Christ, the end of the law

Every time I read the Epistles of Paul, I see that he boldly proclaimed the truth of what God achieved through the birth, life, death, resurrection, and ascension of Jesus. In many other letters, Paul spent a good deal of time reconciling those people who could not trust Jesus because their hope was based on the law. It is important to note that the law that God gave Israel was temporary. It was only planned as temporary and should remain effective until Christ came.

For Israel, the law was a teacher who taught them about sin and justice and the need for a savior. It led them until the promised Messiah came, through whom God would bless all nations. But the law could give Israel neither justice nor salvation. It could only tell them that they were guilty, that they needed a Savior.

For the Christian church, the law teaches us, just as the entire Old Testament, who God is. It also teaches us how God created a people from which the Redeemer would come forth to take away their sins - not just of God's people Israel, but the sins of the whole world.

The law was never intended as a substitute for a relationship with God, but rather as a means to lead Israel to their Savior. In Galatians 3,19 Paul wrote: “Then what is the point of the law? It was added for the sake of sins, until the descendant was there to whom the promise was made. "

In other words, God had a beginning and an end for the law, and the end was the death and resurrection of the Messiah and Savior Jesus Christ.
Paul continued in verses 21-26: "What? Is the law then against God's promises? That was far away! For only if there was a law that could give life to, would justice really come out of the law. But Scripture has included everything under sin, that the promise of faith in Jesus Christ might be given to those who believe. But before faith came, we were kept under the law and closed to the faith, which was then to be revealed. So the law was our disciplinarian on Christ, that we might be justified by faith. But after the faith has come, we are no longer under the disciplinarian. For you are all children of Christ Jesus by faith. "
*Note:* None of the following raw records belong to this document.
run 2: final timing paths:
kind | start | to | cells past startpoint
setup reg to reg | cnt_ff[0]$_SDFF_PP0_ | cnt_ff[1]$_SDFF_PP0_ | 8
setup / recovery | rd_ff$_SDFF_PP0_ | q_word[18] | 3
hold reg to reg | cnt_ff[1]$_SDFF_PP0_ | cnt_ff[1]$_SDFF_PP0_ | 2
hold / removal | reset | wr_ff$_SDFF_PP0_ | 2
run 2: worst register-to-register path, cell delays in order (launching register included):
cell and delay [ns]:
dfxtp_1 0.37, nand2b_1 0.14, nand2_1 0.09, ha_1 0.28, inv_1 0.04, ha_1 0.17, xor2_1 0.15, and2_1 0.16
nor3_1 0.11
$ cat config.mk
export PLATFORM = sky130hd
export DESIGN_NAME = hre_front
export DESIGN_NICKNAME = d
export VERILOG_FILES = /design/src/hw/rtl/hre_pkg.sv /design/src/hw/rtl/hre_front.sv
export SDC_FILE = /design/constraint.sdc
export NUM_CORES = 1
export LEC_CHECK = 0
export ABC_CLOCK_PERIOD_IN_PS = 2770
export BUFFER_PORTS_ARGS = -buffer_cell sky130_fd_sc_hd__buf_4
export CAP_MARGIN = 25
export CORE_ASPECT_RATIO = 2
export CORE_MARGIN = 2
export CORE_UTILIZATION = 35
export CTS_CLUSTER_DIAMETER = 100
export DETAILED_ROUTE_END_ITERATION = 16
export HOLD_SLACK_MARGIN = 0.08
export PLACE_DENSITY_LB_ADDON = 0.3
export REMOVE_ABC_BUFFERS = 1
export SLEW_MARGIN = 40
export SYNTH_ARGS = -nofsm -noshare
export SYNTH_HDL_FRONTEND = slang
export SYNTH_SLANG_ARGS = --single-unit
$ cat constraint.sdc
create_clock -name clk -period 2.77 [get_ports clk]
set_input_delay 0.277 -clock clk [delete_from_list [all_inputs] [get_ports clk]]
set_output_delay 0.277 -clock clk [all_outputs]
set_load 0.005 [all_outputs]
`src/design/steering_profile_sampler_macros.svh`:
```
// assertion macros for the steering profile sampler
`ifndef STEERING_PROFILE_SAMPLER_MACROS_SVH
`define STEERING_PROFILE_SAMPLER_MACROS_SVH
// property that holds whenever the block is out of reset
`define SPS_ASSERT(label, prop, msg) \
    label: assert property (@(posedge i_clk) disable iff (!i_rst_n) (prop)) else $error(msg);
// property checked at every edge, reset included
`define SPS_ASSERT_ALWAYS(label, prop, msg) \
    label: assert property (@(posedge i_clk) (prop)) else $error(msg);
`endif

```
`src/design/sps_ram.sv`:
```
// generic single-port ram with registered read
module sps_ram #(
    parameter int Width = 32,
    parameter int Depth = 16
) (
    input  logic                     i_clk,
    input  logic                     i_we,
    input  logic [$clog2(Depth)-1:0] i_addr,
    input  logic [Width-1:0]         i_wdata,
    output logic [Width-1:0]         o_rdata
);
    logic [Width-1:0] r_mem [Depth];
    logic [Width-1:0] r_rdata;

    always_ff @(posedge i_clk) begin
        if (i_we) begin
            r_mem[i_addr] <= i_wdata;
        end
        r_rdata <= r_mem[i_addr];
    end
    assign o_rdata = r_rdata;
endmodule

```
`config.mk`:
```
export PLATFORM = sky130hd
export DESIGN_NAME = sps_ram
export DESIGN_NICKNAME = d
export VERILOG_FILES = /design/src/design/steering_profile_sampler_macros.svh /design/src/design/sps_ram.sv
export SDC_FILE = /design/constraint.sdc
export NUM_CORES = 1
export LEC_CHECK = 0
export BUFFER_PORTS_ARGS = -buffer_cell sky130_fd_sc_hd__buf_2
export CAP_MARGIN = 20
export CORE_AREA = 2 2 176 195
export CTS_CLUSTER_SIZE = 25
export DETAILED_ROUTE_END_ITERATION = 7
export DIE_AREA = 0 0 178 197
export HOLD_SLACK_MARGIN = 0.02
export PLACE_DENSITY = 0.78
export RECOVER_POWER = 25
export SLEW_MARGIN = 25
export SYNTH_ARGS = -nofsm -noshare
export SYNTH_HDL_FRONTEND = slang
export SYNTH_SLANG_ARGS = --single-unit
```
`constraint.sdc`:
```
create_clock -name i_clk -period 5.38 [get_ports i_clk]
set_input_delay 0.807 -clock i_clk [delete_from_list [all_inputs] [get_ports i_clk]]
set_output_delay 0.807 -clock i_clk [all_outputs]
set_load 0.01 [all_outputs]
```
==> metrics <==
sw frac 19.8%; fraction of synthesized cell area in xor and xnor cells 0%; total chip power 9020 µW; share of cells above drive strength 1 31.0%; synthesized area per cell 23.6 µm²; crit-path cells clkbuf_8 -> buf_4 -> mux4_2 -> a22oi_1 -> nand2_1; chip width 178 µm; DP Worst Slack 2.05 ns; Final ANT Viol Nets 0; clock buffer depth 3; worst setup margin 2.55 ns; H-tree depth 2; CTS root buf clkbuf_16; global-route wire length before repair 62700 µm; overflow left after global routing 0; Leakage 0.00733 µW; fillers 1873; cts bufs inserted 49; die outline height 197 µm; Int Pwr 7230 µW; crit path kind input pin to flip-flop; FF/Latch Area 16000 µm²; post-placement cell area 21100 µm²; Sinks on Clock Net 544; Final min period 2.83 ns; CTS resizes 0; fin nets 980; most common cell after layout, fill and taps aside edfxtp_1; Worst setup SP type input pin; initial antenna violation count 3; CP max stage cell buf_4; number of global-route vias before repair 9625; CP peak stage delay 0.82 ns; Starting Density 60.2%; hold depth 1; Final setup viols 0; Power Density 395 nW/µm²; critical path launch point i_addr[0]; yosys warns 0; post-synthesis mux area share 14.5%; Worst-path clk slew 0.06 ns; DRT iter0 DRCs 998; final wirelength 41600 µm; crit path DAT 3.27 ns; Synth Instances 840; Max-Cap Viols 0; Max Fclk 354 MHz; combinational family with the most area after synthesis multiplexers; Post-Route Utilization 69.2%; setup TNS after final layout 0 ns; run status complete, no violations; fin crit share 52.6%; worst hold endpoint r_mem[10][29]; setup slack, reg-to-reg 3.93 ns; commonest non-fill, non-tap cells in the layout 512 x edfxtp_1, 128 x mux4_2, 64 x a22oi_1; critical path capture point type flip-flop; required time of the critical path 5.82 ns; Die Area 35100 µm²; clock latency on the worst-skew pair 0.57 ns; clock power share 42.4%; Synth Register Bits 544; GPL Wtd Cong 0.721; vias per inst 6.47; Flop pwr share 52.9%; Total GRT Usage 25.0%; post-route clock skew 0.0212 ns; Crit Path Max Fanout 51; Adder-Cell Fraction of Synth Area 0%; fin. max-slew vios 0; Synth cell types 17; Hold WC Path Type input pin to flip-flop; R2R Path End o_rdata[7]; via count 9161; worst slew pin tran 1.00 ns; worst path bufs/invs 2; post-synthesis compound-gate area fraction 2.42%; final hold violations 0; Rel. slew slack 33.0%; Combinational Power Share 4.7%; post-synthesis simple-gate area fraction 1.27%; syn_nets 878; Crit path max-delay family buffers and inverters; CP Depth 5; Mapped Area 19900 µm²; Site Rows 70; largest net degree at the start of global routing 131; sw power 1790 µW; DR pass1 iterations 5; worst r2r path cells 3; sequential area share after synthesis 80.6%; reg2reg start r_mem[8][7]; hold_buf cts 0; DRC Markers 0; CTS tree done; DP Wirelength 21100 µm; fin area 22800 µm²; mean routed wirelength per cell 29.4 µm; area taken by multi-input logic gates 3750 µm²; hold_sp i_wdata[29]; RSZ-0062 raised after global routing no; Port Buffer Count 69; I/O pins 70; Layout area overhead 15.0%; VDD IR max 278 µV; Core ar. 33000 µm²; Setup Buffers After CTS 0
[per-layer routing]
metal | up-vias | global-route usage (%) | routed length, µm
met5 | - | 0 | 13
met4 | 2 | 7.92 | 1080
met3 | 67 | 5.34 | 3880
met2 | 505 | 39.2 | 20700
met1 | 4808 | 36.1 | 15900
li1 | 3779 | - | -
[kinds of logic (layout without fill, tap and decap cells)]
| logic type | after synthesis | in the layout |
|---|---|---|
| mux | 128 | 128 |
| flops | 544 | 544 |
| buf+inv | 45 | 187 |
| simple gates | 59 | 59 |
| other cells | 0 | 2 |
| compound gates | 64 | 64 |
[area by class of cell]
type / instances / share of cell area (%)
Sequential cell: 544 / 70.1
Tap cell: 432 / 2.37
Clock buffer: 64 / 5.97
Timing Repair Buffer: 96 / 3.23
Antenna cell: 2 / 0.0219
Clock inverter: 27 / 1.86
Multi-Input combinational cell: 251 / 16.4
[stage by stage]
step | cells | hold slack, ns
after floorplan | 840 | 0.635
after CTS | 1414 | 0.598
after global routing | 1414 | 0.639
after detailed placement | 1323 | 0.660
final | 1416 | 0.627
after global placement | 1312 | 0.648
[power by group through the flow]
stage                     registers (µW)  clock network [µW]  logic [µW]
after floorplan                     4860                   0         229
after global placement              4850                   0         402
after detailed placement            4860                   0         424
after CTS                           4770                3850         432
after global routing                4780                4000         458
final                               4770                3820         424
[sequential cells by signal, indices dropped and copies added, names as in the netlist]
register and count:
o_rdata 32, r_mem 512
[cell usage after synthesis]
library cell  instances  area [µm²]
or3b_2                1        8.76
and2_1                1        6.26
dfxtp_1              32         641
edfxtp_1            512       15400
buf_4                 1        7.51
mux4_2              128        2880
buf_6                 6        67.6
nor3_1                4        20.0
nand2_1              33         124
nand3b_1              2        15.0
clkbuf_1             27         101
nand3_1               1        5.00
nor2_1               13        48.8
buf_2                11        55.1
nor2b_1               2        12.5
nand2b_1              2        12.5
a22oi_1              64         480
[worst max-delay path by stage]
stage / end / slack [ns]
3_5_place_dp: o_rdata[17] / 2.05
6_report: o_rdata[20] / 2.55
2_1_floorplan: r_mem[0][0] / 1.33
4_1_cts: o_rdata[20] / 2.52
3_3_place_gp: o_rdata[20] / 2.06
5_1_grt: o_rdata[20] / 2.37
Power figures use the tool's default switching activity.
Before God opened his eyes to this understanding, Paul had not seen where the law was heading - toward a loving, merciful, and forgiving God who would redeem us from the sins the law revealed. Instead, he saw the law as an end in itself, and ended up with a cumbersome, empty and destructive religion.

"And so it was found that the commandment brought me death that was given to life," he wrote in Romans 7,10and in verse 24 he asked, “I wretched man! Who will deliver me from this dead body? ”The answer he found is that salvation comes only through God's grace and can only be experienced through faith in Jesus Christ.

In all of this, we see that the path to righteousness does not come through the law, which can not take our guilt away. The only path to righteousness is through faith in Jesus, in which all our sins are forgiven, and in which we are reconciled to our faithful God, who will love us unconditionally and will never let us go.